Dataset entries

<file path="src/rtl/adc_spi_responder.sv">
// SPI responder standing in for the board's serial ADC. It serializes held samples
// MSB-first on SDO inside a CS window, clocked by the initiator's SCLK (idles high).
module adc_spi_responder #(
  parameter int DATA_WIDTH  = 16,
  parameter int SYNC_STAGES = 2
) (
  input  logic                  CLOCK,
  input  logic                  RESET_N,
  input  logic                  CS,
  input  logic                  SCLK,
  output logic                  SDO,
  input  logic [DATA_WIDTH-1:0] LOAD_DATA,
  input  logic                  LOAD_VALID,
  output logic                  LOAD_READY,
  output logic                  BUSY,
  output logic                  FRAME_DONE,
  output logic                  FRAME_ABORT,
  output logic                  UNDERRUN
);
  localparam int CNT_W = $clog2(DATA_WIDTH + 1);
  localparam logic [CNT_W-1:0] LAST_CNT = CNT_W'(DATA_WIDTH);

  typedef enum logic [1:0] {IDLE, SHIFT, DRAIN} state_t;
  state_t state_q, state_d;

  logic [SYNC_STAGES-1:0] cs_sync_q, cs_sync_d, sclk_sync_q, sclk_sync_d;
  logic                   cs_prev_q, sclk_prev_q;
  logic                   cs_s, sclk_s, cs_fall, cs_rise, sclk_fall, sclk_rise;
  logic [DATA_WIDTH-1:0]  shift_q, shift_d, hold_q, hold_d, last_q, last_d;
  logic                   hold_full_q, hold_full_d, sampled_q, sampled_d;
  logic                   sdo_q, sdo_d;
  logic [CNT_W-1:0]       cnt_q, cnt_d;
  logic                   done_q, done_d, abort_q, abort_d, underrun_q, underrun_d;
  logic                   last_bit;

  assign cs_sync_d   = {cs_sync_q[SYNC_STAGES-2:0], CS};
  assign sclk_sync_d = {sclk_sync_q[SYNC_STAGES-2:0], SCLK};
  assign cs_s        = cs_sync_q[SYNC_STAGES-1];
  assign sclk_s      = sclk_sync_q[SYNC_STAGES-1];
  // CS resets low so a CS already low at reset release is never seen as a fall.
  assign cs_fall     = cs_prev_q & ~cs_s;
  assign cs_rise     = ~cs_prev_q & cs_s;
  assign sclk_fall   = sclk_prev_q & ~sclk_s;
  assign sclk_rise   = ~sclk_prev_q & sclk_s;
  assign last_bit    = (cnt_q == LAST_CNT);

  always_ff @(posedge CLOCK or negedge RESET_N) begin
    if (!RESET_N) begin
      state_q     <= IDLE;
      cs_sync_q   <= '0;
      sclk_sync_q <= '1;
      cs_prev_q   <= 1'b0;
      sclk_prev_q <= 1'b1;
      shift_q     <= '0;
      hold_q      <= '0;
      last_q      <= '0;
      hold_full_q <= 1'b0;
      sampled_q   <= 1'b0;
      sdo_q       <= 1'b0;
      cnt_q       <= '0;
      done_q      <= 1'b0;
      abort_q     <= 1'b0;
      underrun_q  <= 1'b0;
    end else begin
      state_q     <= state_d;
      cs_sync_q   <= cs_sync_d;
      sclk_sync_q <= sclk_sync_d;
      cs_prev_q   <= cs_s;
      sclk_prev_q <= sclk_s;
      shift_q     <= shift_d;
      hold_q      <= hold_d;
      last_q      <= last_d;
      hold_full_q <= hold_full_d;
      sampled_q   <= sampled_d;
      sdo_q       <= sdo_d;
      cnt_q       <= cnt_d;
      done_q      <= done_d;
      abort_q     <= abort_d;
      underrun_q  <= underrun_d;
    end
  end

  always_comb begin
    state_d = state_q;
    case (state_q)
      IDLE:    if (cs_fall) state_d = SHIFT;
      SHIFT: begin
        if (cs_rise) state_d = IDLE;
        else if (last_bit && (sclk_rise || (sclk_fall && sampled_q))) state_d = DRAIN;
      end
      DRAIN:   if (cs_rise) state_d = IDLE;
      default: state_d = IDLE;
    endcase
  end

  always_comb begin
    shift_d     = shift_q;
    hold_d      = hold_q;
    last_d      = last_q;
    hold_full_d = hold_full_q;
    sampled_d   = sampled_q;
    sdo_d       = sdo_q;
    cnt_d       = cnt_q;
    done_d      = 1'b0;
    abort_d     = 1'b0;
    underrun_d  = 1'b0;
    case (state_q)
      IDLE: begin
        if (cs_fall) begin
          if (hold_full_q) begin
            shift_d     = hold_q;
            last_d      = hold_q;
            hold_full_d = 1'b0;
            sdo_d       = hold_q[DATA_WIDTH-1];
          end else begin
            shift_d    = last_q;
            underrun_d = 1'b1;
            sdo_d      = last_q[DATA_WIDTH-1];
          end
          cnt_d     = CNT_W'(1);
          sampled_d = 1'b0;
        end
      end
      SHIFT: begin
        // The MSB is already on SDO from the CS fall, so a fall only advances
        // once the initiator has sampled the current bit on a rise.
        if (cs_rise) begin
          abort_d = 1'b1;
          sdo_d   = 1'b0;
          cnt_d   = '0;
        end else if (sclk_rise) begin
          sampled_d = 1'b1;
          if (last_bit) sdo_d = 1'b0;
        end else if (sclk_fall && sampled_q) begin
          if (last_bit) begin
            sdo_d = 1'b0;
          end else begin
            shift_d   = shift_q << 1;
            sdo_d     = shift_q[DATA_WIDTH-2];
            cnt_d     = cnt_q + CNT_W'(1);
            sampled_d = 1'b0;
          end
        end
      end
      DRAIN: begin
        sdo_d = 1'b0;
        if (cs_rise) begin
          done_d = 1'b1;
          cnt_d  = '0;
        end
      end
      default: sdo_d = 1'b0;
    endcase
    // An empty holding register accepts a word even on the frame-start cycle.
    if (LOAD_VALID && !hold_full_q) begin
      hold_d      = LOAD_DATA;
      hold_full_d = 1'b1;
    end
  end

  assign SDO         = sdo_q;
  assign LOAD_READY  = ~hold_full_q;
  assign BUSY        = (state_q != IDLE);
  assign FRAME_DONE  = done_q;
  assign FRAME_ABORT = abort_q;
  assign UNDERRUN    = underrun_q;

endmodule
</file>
--
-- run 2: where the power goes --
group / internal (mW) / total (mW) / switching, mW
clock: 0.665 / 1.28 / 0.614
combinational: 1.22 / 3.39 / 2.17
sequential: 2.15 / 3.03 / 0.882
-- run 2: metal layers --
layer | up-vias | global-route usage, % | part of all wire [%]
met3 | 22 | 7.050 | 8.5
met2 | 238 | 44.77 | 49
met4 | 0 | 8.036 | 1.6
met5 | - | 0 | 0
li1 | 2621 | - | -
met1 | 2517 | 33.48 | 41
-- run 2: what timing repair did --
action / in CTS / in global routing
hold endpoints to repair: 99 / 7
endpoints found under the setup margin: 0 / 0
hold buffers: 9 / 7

Goal of the exercise
Among the lines of the data, which ones contain the word "global"? Show them.

Reply to the exercise
layer | up-vias | global-route usage, % | part of all wire [%]
action / in CTS / in global routing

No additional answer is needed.